TASK DESCRIPTION: Look below for lines that hold the string "between" and copy each one.

BEGIN

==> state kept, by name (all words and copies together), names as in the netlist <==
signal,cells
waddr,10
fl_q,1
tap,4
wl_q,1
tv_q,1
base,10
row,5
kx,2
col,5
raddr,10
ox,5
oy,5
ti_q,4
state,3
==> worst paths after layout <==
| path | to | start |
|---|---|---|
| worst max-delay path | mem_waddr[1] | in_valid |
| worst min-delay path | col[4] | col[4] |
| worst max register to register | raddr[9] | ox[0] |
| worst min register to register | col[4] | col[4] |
$ cat src/rtl/i_cache_fill_ctrl_if.sv
// Bundle between the instruction-cache fill controller, the cache arrays and instruction memory.
// master is the controller side; slave is the cache/memory side.
interface i_cache_fill_ctrl_if #(
  parameter int unsigned CL_WIDTH          = 128,
  parameter int unsigned TAG_ADDRESS_WIDTH = 28
);
  logic                         miss_valid;
  logic [31:0]                  miss_address;
  logic [31:0]                  fill_requested_address;
  logic                         fill_requested_address_valid;
  logic                         rsp_valid;
  logic [31:0]                  rsp_address;
  logic [CL_WIDTH-1:0]          rsp_data;
  logic                         fill_valid;
  logic [TAG_ADDRESS_WIDTH-1:0] fill_tag;
  logic [CL_WIDTH-1:0]          fill_data;
  logic                         busy;
  logic                         timeout_err;

  modport master (
    input  miss_valid, miss_address, rsp_valid, rsp_address, rsp_data,
    output fill_requested_address, fill_requested_address_valid, fill_valid, fill_tag,
           fill_data, busy, timeout_err
  );

  modport slave (
    output miss_valid, miss_address, rsp_valid, rsp_address, rsp_data,
    input  fill_requested_address, fill_requested_address_valid, fill_valid, fill_tag,
           fill_data, busy, timeout_err
  );
endinterface
==> src/rtl/uart_bridge_pkg.sv <==
// ============================================================================
// Module      : uart_bridge_pkg
// Description : Shared state encoding and protocol byte values for the UART
//               command bridge.
// Revision    : 1.0 - initial release
// ============================================================================
`default_nettype none

package uart_bridge_pkg;

    typedef enum logic [2:0] {
        S_IDLE = 3'd0,
        S_CMD  = 3'd1,
        S_ADDR = 3'd2,
        S_DATA = 3'd3,
        S_CSUM = 3'd4,
        S_BUS  = 3'd5,
        S_RESP = 3'd6
    } state_t;

    localparam logic [7:0] CMD_WR     = 8'h57;
    localparam logic [7:0] CMD_RD     = 8'h52;
    localparam logic [7:0] RSP_OK     = 8'h4B;
    localparam logic [7:0] RSP_DATA   = 8'h44;
    localparam logic [7:0] RSP_BADCMD = 8'h3F;
    localparam logic [7:0] RSP_TMO    = 8'h54;
    localparam logic [7:0] RSP_CSUM   = 8'h21;

endpackage

`default_nettype wire

==> src/rtl/uart_bridge_timer.sv <==
// ============================================================================
// Module      : uart_bridge_timer
// Description : Loadable down-counter; flags expiry once it has counted the
//               loaded number of enabled cycles without a reload.
// Revision    : 1.0 - initial release
// ============================================================================
`default_nettype none

module uart_bridge_timer #(
    parameter int WIDTH = 8
) (
    input  logic             clk,
    input  logic             rst,
    input  logic             i_load,
    input  logic [WIDTH-1:0] i_load_val,
    input  logic             i_en,
    output logic             o_expired
);

    logic [WIDTH-1:0] r_count;

    always_ff @(posedge clk or posedge rst) begin
        if (rst) begin
            r_count <= '0;
        end else if (i_load) begin
            r_count <= i_load_val;
        end else if (i_en && (r_count != '0)) begin
            r_count <= r_count - 1'b1;
        end
    end

    // A reload in the same cycle always wins over expiry.
    assign o_expired = i_en && !i_load && (r_count == '0);

endmodule

`default_nettype wire

==> src/rtl/uart_cmd_bridge.sv <==
// ============================================================================
// Module      : uart_cmd_bridge
// Description : Decodes register-access commands popped from a UART RX FIFO,
//               runs a req/ack register bus and pushes replies to the TX FIFO.
//               Optional trailing checksum byte: UART_BRIDGE_CHECKSUM_EN.
// Revision    : 1.0 - initial release
// ============================================================================
`default_nettype none

module uart_cmd_bridge
    import uart_bridge_pkg::*;
#(
    parameter int BUS_TIMEOUT  = 255,
    parameter int IDLE_TIMEOUT = 65535
) (
    input  logic       clk,
    input  logic       reset,
    input  logic [7:0] rx_rdata,
    input  logic       rx_empty,
    output logic       rx_rd,
    output logic [7:0] tx_wdata,
    output logic       tx_wr,
    input  logic       tx_full,
    output logic [7:0] reg_addr,
    output logic [7:0] reg_wdata,
    output logic       reg_we,
    output logic       reg_req,
    input  logic       reg_ack,
    input  logic [7:0] reg_rdata,
    output logic       busy,
    output logic [7:0] err_cnt
);

    localparam logic [7:0]  c_bus_load  = 8'(BUS_TIMEOUT);
    localparam logic [15:0] c_idle_load = 16'(IDLE_TIMEOUT);
`ifdef UART_BRIDGE_CHECKSUM_EN
    localparam state_t c_after_payload = S_CSUM;
`else
    localparam state_t c_after_payload = S_BUS;
`endif

    state_t     r_state;
    state_t     w_next;
    logic       r_pending;
    logic       r_we;
    logic [7:0] r_addr;
    logic [7:0] r_wdata;
    logic [7:0] r_resp0;
    logic [7:0] r_resp1;
    logic       r_resp_two;
    logic       r_resp_idx;
    logic [7:0] r_err_cnt;
`ifdef UART_BRIDGE_CHECKSUM_EN
    logic [7:0] r_csum;
`endif

    logic       w_rx_rd;
    logic       w_req;
    logic       w_tx_wr;
    logic       w_set_resp;
    logic [7:0] w_rsp0;
    logic [7:0] w_rsp1;
    logic       w_rsp_two;
    logic       w_err_inc;
    logic       w_in_payload;
    logic       w_bus_exp;
    logic       w_idle_exp;

    assign w_in_payload = (r_state == S_ADDR) || (r_state == S_DATA) || (r_state == S_CSUM);

    uart_bridge_timer #(.WIDTH(8)) u_bus_timer (
        .clk        (clk),
        .rst        (reset),
        .i_load     (r_state != S_BUS),
        .i_load_val (c_bus_load),
        .i_en       (r_state == S_BUS),
        .o_expired  (w_bus_exp)
    );

    // Reloaded on every captured byte so the limit is the gap between bytes.
    uart_bridge_timer #(.WIDTH(16)) u_idle_timer (
        .clk        (clk),
        .rst        (reset),
        .i_load     (!w_in_payload || r_pending),
        .i_load_val (c_idle_load),
        .i_en       (w_in_payload),
        .o_expired  (w_idle_exp)
    );

    always_ff @(posedge clk or posedge reset) begin
        if (reset) begin
            r_state <= S_IDLE;
        end else begin
            r_state <= w_next;
        end
    end

    always_comb begin
        w_next     = r_state;
        w_rx_rd    = 1'b0;
        w_req      = 1'b0;
        w_tx_wr    = 1'b0;
        w_set_resp = 1'b0;
        w_rsp0     = RSP_OK;
        w_rsp1     = 8'h00;
        w_rsp_two  = 1'b0;
        w_err_inc  = 1'b0;
        case (r_state)
            S_IDLE: begin
                if (!rx_empty && !r_pending) begin
                    w_rx_rd = 1'b1;
                    w_next  = S_CMD;
                end
            end
            S_CMD: begin
                if ((rx_rdata == CMD_WR) || (rx_rdata == CMD_RD)) begin
                    w_next = S_ADDR;
                end else begin
                    w_set_resp = 1'b1;
                    w_rsp0     = RSP_BADCMD;
                    w_err_inc  = 1'b1;
                    w_next     = S_RESP;
                end
            end
            S_ADDR: begin
                if (r_pending) begin
                    w_next = r_we ? S_DATA : c_after_payload;
                end else if (w_idle_exp) begin
                    w_next = S_IDLE;
                end else begin
                    w_rx_rd = !rx_empty;
                end
            end
            S_DATA: begin
                if (r_pending) begin
                    w_next = c_after_payload;
                end else if (w_idle_exp) begin
                    w_next = S_IDLE;
                end else begin
                    w_rx_rd = !rx_empty;
                end
            end
`ifdef UART_BRIDGE_CHECKSUM_EN
            S_CSUM: begin
                if (r_pending) begin
                    if (rx_rdata == r_csum) begin
                        w_next = S_BUS;
                    end else begin
                        w_set_resp = 1'b1;
                        w_rsp0     = RSP_CSUM;
                        w_err_inc  = 1'b1;
                        w_next     = S_RESP;
                    end
                end else if (w_idle_exp) begin
                    w_next = S_IDLE;
                end else begin
                    w_rx_rd = !rx_empty;
                end
            end
`endif
            S_BUS: begin
                w_req = !w_bus_exp;
                if (w_bus_exp) begin
                    w_set_resp = 1'b1;
                    w_rsp0     = RSP_TMO;
                    w_err_inc  = 1'b1;
                    w_next     = S_RESP;
                end else if (reg_ack) begin
                    w_set_resp = 1'b1;
                    w_rsp0     = r_we ? RSP_OK : RSP_DATA;
                    w_rsp1     = reg_rdata;
                    w_rsp_two  = !r_we;
                    w_next     = S_RESP;
                end
            end
            S_RESP: begin
                w_tx_wr = !tx_full;
                if (!tx_full && (r_resp_idx || !r_resp_two)) begin
                    w_next = S_IDLE;
                end
            end
            default: w_next = S_IDLE;
        endcase
    end

    always_ff @(posedge clk or posedge reset) begin
        if (reset) begin
            r_pending  <= 1'b0;
            r_we       <= 1'b0;
            r_addr     <= 8'h00;
            r_wdata    <= 8'h00;
            r_resp0    <= 8'h00;
            r_resp1    <= 8'h00;
            r_resp_two <= 1'b0;
            r_resp_idx <= 1'b0;
            r_err_cnt  <= 8'h00;
`ifdef UART_BRIDGE_CHECKSUM_EN
            r_csum     <= 8'h00;
`endif
        end else begin
            // rx_rdata is valid exactly one cycle after the read strobe.
            r_pending <= w_rx_rd;
            if (r_state == S_CMD) begin
                r_we <= (rx_rdata == CMD_WR);
`ifdef UART_BRIDGE_CHECKSUM_EN
                r_csum <= rx_rdata;
`endif
            end
            if ((r_state == S_ADDR) && r_pending) begin
                r_addr <= rx_rdata;
`ifdef UART_BRIDGE_CHECKSUM_EN
                r_csum <= r_csum ^ rx_rdata;
`endif
            end
            if ((r_state == S_DATA) && r_pending) begin
                r_wdata <= rx_rdata;
`ifdef UART_BRIDGE_CHECKSUM_EN
                r_csum <= r_csum ^ rx_rdata;
`endif
            end
            if (w_set_resp) begin
                r_resp0    <= w_rsp0;
                r_resp1    <= w_rsp1;
                r_resp_two <= w_rsp_two;
                r_resp_idx <= 1'b0;
            end else if ((r_state == S_RESP) && w_tx_wr) begin
                r_resp_idx <= 1'b1;
            end
            if (w_err_inc && (r_err_cnt != 8'hFF)) begin
                r_err_cnt <= r_err_cnt + 8'd1;
            end
        end
    end

    assign rx_rd     = w_rx_rd;
    assign tx_wr     = w_tx_wr;
    assign tx_wdata  = r_resp_idx ? r_resp1 : r_resp0;
    assign reg_addr  = r_addr;
    assign reg_wdata = r_wdata;
    assign reg_we    = r_we;
    assign reg_req   = w_req;
    assign busy      = (r_state != S_IDLE);
    assign err_cnt   = r_err_cnt;

endmodule

`default_nettype wire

END

RESULT OF THIS TASK:
// Bundle between the instruction-cache fill controller, the cache arrays and instruction memory.
    // Reloaded on every captured byte so the limit is the gap between bytes.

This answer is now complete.